─── Extracted material

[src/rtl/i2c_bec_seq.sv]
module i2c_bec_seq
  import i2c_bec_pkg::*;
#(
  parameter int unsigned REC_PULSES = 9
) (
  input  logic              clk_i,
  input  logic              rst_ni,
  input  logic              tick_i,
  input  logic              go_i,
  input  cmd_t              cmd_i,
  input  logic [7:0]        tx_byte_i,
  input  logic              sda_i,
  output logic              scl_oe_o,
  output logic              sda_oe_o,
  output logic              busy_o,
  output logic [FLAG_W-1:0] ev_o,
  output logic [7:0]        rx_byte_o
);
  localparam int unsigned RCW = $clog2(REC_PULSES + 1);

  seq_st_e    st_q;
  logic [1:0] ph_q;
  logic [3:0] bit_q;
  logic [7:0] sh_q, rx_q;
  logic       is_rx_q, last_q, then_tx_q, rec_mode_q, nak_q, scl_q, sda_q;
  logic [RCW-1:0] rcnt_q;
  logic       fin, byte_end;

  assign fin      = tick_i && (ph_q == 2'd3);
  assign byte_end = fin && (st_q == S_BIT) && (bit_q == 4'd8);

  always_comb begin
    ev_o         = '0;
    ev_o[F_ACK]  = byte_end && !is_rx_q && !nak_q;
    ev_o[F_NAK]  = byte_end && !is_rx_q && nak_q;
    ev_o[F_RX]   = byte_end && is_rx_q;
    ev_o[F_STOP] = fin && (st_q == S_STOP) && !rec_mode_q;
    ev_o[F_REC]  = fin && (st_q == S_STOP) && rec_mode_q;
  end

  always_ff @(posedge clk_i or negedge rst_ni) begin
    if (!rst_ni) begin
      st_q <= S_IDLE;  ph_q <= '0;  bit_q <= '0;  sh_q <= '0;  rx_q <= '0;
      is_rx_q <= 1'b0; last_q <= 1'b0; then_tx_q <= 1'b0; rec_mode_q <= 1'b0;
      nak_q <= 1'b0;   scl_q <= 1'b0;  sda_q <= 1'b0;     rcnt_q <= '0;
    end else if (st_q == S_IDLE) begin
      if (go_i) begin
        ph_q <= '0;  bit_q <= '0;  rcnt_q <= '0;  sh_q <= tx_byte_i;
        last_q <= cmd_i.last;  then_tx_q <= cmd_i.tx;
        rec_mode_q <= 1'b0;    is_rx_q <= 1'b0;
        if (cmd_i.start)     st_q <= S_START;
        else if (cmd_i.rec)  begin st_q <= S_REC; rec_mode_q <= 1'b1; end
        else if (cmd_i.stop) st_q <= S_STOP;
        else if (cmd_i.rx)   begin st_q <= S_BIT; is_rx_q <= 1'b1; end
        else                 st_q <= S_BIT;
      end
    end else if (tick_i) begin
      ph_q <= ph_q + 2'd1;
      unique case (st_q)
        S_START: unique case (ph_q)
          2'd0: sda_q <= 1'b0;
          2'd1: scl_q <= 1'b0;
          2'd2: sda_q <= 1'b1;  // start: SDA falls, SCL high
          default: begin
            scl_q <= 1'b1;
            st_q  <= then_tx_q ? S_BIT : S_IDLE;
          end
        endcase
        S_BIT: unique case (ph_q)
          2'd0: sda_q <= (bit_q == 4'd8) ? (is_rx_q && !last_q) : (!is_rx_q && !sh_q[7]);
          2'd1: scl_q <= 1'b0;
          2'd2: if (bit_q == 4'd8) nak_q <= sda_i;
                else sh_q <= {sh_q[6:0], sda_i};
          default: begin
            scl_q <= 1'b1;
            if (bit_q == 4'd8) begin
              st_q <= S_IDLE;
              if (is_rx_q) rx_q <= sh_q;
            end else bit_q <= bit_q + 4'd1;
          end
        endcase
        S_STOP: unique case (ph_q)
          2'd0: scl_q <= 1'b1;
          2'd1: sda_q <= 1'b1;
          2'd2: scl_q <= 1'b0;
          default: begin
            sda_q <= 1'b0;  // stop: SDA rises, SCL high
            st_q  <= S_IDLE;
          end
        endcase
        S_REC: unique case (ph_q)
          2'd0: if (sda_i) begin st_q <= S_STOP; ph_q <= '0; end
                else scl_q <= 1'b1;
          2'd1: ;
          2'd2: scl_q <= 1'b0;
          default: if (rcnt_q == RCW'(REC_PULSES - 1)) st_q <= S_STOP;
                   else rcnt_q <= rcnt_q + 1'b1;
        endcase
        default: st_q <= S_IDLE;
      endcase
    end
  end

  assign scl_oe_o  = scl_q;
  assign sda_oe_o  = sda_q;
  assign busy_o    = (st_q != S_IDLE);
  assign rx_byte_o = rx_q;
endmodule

──────

● **Exercise brief**
Work through the records line by line and tally those holding "input". Reply with the number alone.

● **Task result**
7